_WORK INSTRUCTIONS_
Read the records below and copy each line that contains "cells".

== EXERCISE INPUTS

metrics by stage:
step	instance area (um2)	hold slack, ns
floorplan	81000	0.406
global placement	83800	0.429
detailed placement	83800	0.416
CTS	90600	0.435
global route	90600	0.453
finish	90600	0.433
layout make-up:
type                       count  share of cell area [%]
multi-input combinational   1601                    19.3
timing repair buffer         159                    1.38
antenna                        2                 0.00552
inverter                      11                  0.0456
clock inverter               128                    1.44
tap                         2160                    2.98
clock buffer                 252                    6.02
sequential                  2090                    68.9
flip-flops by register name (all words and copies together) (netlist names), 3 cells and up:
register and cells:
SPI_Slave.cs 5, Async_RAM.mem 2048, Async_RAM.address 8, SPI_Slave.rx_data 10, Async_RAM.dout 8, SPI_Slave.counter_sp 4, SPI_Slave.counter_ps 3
==> flow/design.v <==
`timescale 1ns / 1ps
module i2c_Slave(
input scl,clk,rst,
inout sda,
output reg ack_err, done
    );
typedef enum logic [3:0] {idle = 0, read_addr = 1, send_ack1 = 2, send_data = 3, master_ack = 4, read_data = 5, send_ack2 = 6, wait_p = 7, detect_stop = 8} state_type;
state_type state = idle;    
reg [7:0] mem [128];
reg [7:0] r_addr;
reg [6:0] addr;
reg r_mem = 0;
reg w_mem = 0;
reg [7:0] dout;
reg [7:0] din;
reg sda_t;
reg sda_en;
reg [3:0] bitcnt = 0;
always@(posedge clk)
begin
  if(rst)
  begin
      for(int i = 0 ; i < 128; i++)
        begin
        mem[i] = i;
        end
      dout <= 8'h0;
  end
  else if (r_mem == 1'b1)
   begin
      dout <= mem[addr];
   end
  else if (w_mem == 1'b1)
   begin
      mem[addr] <= din;
   end 
end
parameter sys_freq = 40000000;
parameter i2c_freq = 100000;
parameter clk_count4 = (sys_freq/i2c_freq);
parameter clk_count1 = clk_count4/4;
integer count1 = 0;
reg i2c_clk = 0;
reg [1:0] pulse = 0;
reg busy;
always@(posedge clk)
begin
      if(rst)
      begin
        pulse <= 0;
        count1 <= 0;
      end
      else if(busy == 1'b0)
       begin
       pulse <= 2;
       count1 <= 202;
       end
      else if(count1  == clk_count1 - 1)
       begin
       pulse <= 1;
       count1 <= count1 + 1;
       end
      else if(count1  == clk_count1*2 - 1)
       begin
       pulse <= 2;
       count1 <= count1 + 1;
       end
      else if(count1  == clk_count1*3 - 1)
       begin
       pulse <= 3;
       count1 <= count1 + 1;
       end
      else if(count1  == clk_count1*4 - 1)
       begin
       pulse <= 0;
       count1 <= 0;
       end
      else
       begin
       count1 <= count1 + 1;
       end
end
reg scl_t;
wire start;
always@(posedge clk)
begin
scl_t <= scl;
end
assign start = ~scl & scl_t; 
reg r_ack;
always@(posedge clk)
begin
if(rst)
 begin
                  bitcnt <= 0;
                  state  <= idle;
                  r_addr <= 7'b0000000;
                  sda_en <= 1'b0;
                  sda_t <= 1'b0;
                  addr  <= 0;
                  r_mem <= 0;
                  din   <= 8'h00; 
                  ack_err <= 0;
                  done    <= 1'b0;
                  busy <= 1'b0;
 end
 else
    begin
      case(state)
               idle: begin
                   if(scl == 1'b1 && sda == 1'b0)
                    begin
                    busy <= 1'b1;
                    state <= wait_p; 
                    end
                   else
                    begin
                    state <= idle;
                    end
               end
               wait_p :  
               begin
                if (pulse == 2'b11 && count1 == 399)
                    state <= read_addr;
                else
                    state <= wait_p;
               end
               read_addr: 
               begin
                         sda_en <= 1'b0;   
                              if(bitcnt <= 7)
                                 begin
                                         case(pulse)
                                         0: begin  end
                                         1: begin  end
                                         2: begin   r_addr <= (count1 == 200) ? {r_addr[6:0],sda} : r_addr; end 
                                         3: begin  end
                                         endcase
                                         if(count1  == clk_count1*4 - 1)
                                         begin
                                            state <= read_addr;
                                            bitcnt <= bitcnt + 1;
                                         end
                                         else
                                         begin
                                            state <= read_addr;
                                         end
                                 end
                              else
                                begin
                                state  <= send_ack1;
                                bitcnt <= 0;
                                sda_en <= 1'b1;
                                addr <= r_addr[7:1];
                                end
                      end
                      send_ack1: 
                      begin
                                    case(pulse)
                                         0: begin  sda_t <= 1'b0; end
                                         1: begin  end
                                         2: begin  end 
                                         3: begin  end
                                     endcase
                                  if(count1  == clk_count1*4 - 1)
                                       begin
                                          if(r_addr[0] == 1'b1)  
                                            begin
                                            state <= send_data;
                                            r_mem <= 1'b1;
                                            end
                                          else
                                            begin
                                             state <= read_data;
                                             r_mem <= 1'b0;
                                            end
                                         end
                                  else
                                       begin
                                       state <= send_ack1;
                                       end
                      end
                       read_data: 
                        begin
                          sda_en <= 1'b0;   
                              if(bitcnt <= 7)
                                 begin
                                         case(pulse)
                                         0: begin  end
                                         1: begin  end
                                         2: begin   din <= (count1 == 200) ? {din[6:0],sda} : din; end 
                                         3: begin  end
                                         endcase
                                         if(count1  == clk_count1*4 - 1)
                                         begin
                                            state <= read_data;
                                            bitcnt <= bitcnt + 1;
                                         end
                                         else
                                         begin
                                            state <= read_data;
                                         end
                                 end
                              else
                                begin
                                state  <= send_ack2;
                                bitcnt <= 0;
                                sda_en <= 1'b1;
                                w_mem  <= 1'b1;
                                end
                      end
                      send_ack2: 
                      begin
                                   case(pulse)
                                         0: begin  sda_t <= 1'b0; end
                                         1: begin  w_mem <= 1'b0; end
                                         2: begin  end 
                                         3: begin  end
                                     endcase
                                  if(count1  == clk_count1*4 - 1)
                                         begin
                                          state <= detect_stop;
                                          sda_en <= 1'b0;
                                         end
                                  else
                                       begin
                                       state <= send_ack2;
                                       end
                      end
                 send_data : begin
                     sda_en <= 1'b1;   
                              if(bitcnt <= 7)
                                 begin
                                         r_mem  <= 1'b0;
                                         case(pulse)
                                         0: begin    end
                                         1: begin sda_t <= (count1 == 100) ? dout[7 - bitcnt] : sda_t; end
                                         2: begin    end 
                                         3: begin    end
                                         endcase
                                         if(count1  == clk_count1*4 - 1)
                                         begin
                                            state <= send_data;
                                            bitcnt <= bitcnt + 1;
                                         end
                                         else
                                         begin
                                            state <= send_data;
                                         end
                                 end
                              else
                                begin
                                state  <= master_ack;
                                bitcnt <= 0;
                                sda_en <= 1'b0;
                                end
                     end  
                   master_ack: 
                   begin
                                   case(pulse)
                                         0: begin  end
                                         1: begin  end
                                         2: begin r_ack <= (count1 == 200) ? sda : r_ack; end 
                                         3: begin  end
                                     endcase
                                  if(count1  == clk_count1*4 - 1)
                                         begin
                                               if(r_ack == 1'b1)  
                                                   begin
                                                   ack_err <= 1'b0;
                                                   state <= detect_stop;
                                                   sda_en <= 1'b0;
                                                   end
                                               else
                                                    begin
                                                    ack_err <= 1'b1;
                                                    state   <= detect_stop;
                                                    sda_en <= 1'b0;
                                                    end
                                         end
                                  else
                                       begin
                                       state <= master_ack;
                                       end
                      end
                   detect_stop: 
                   begin
                       if(pulse == 2'b11 && count1 == 399)
                           begin
                           state <= idle;
                           busy <= 1'b0;
                           done <= 1'b1;
                          end
                         else
                           state <= detect_stop;
                   end
      default: state <= idle;
      endcase
    end
end
assign sda = (sda_en == 1'b1) ? sda_t : 1'bz;
endmodule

====

_TASK OUTPUT_
flip-flops by register name (all words and copies together) (netlist names), 3 cells and up:
register and cells:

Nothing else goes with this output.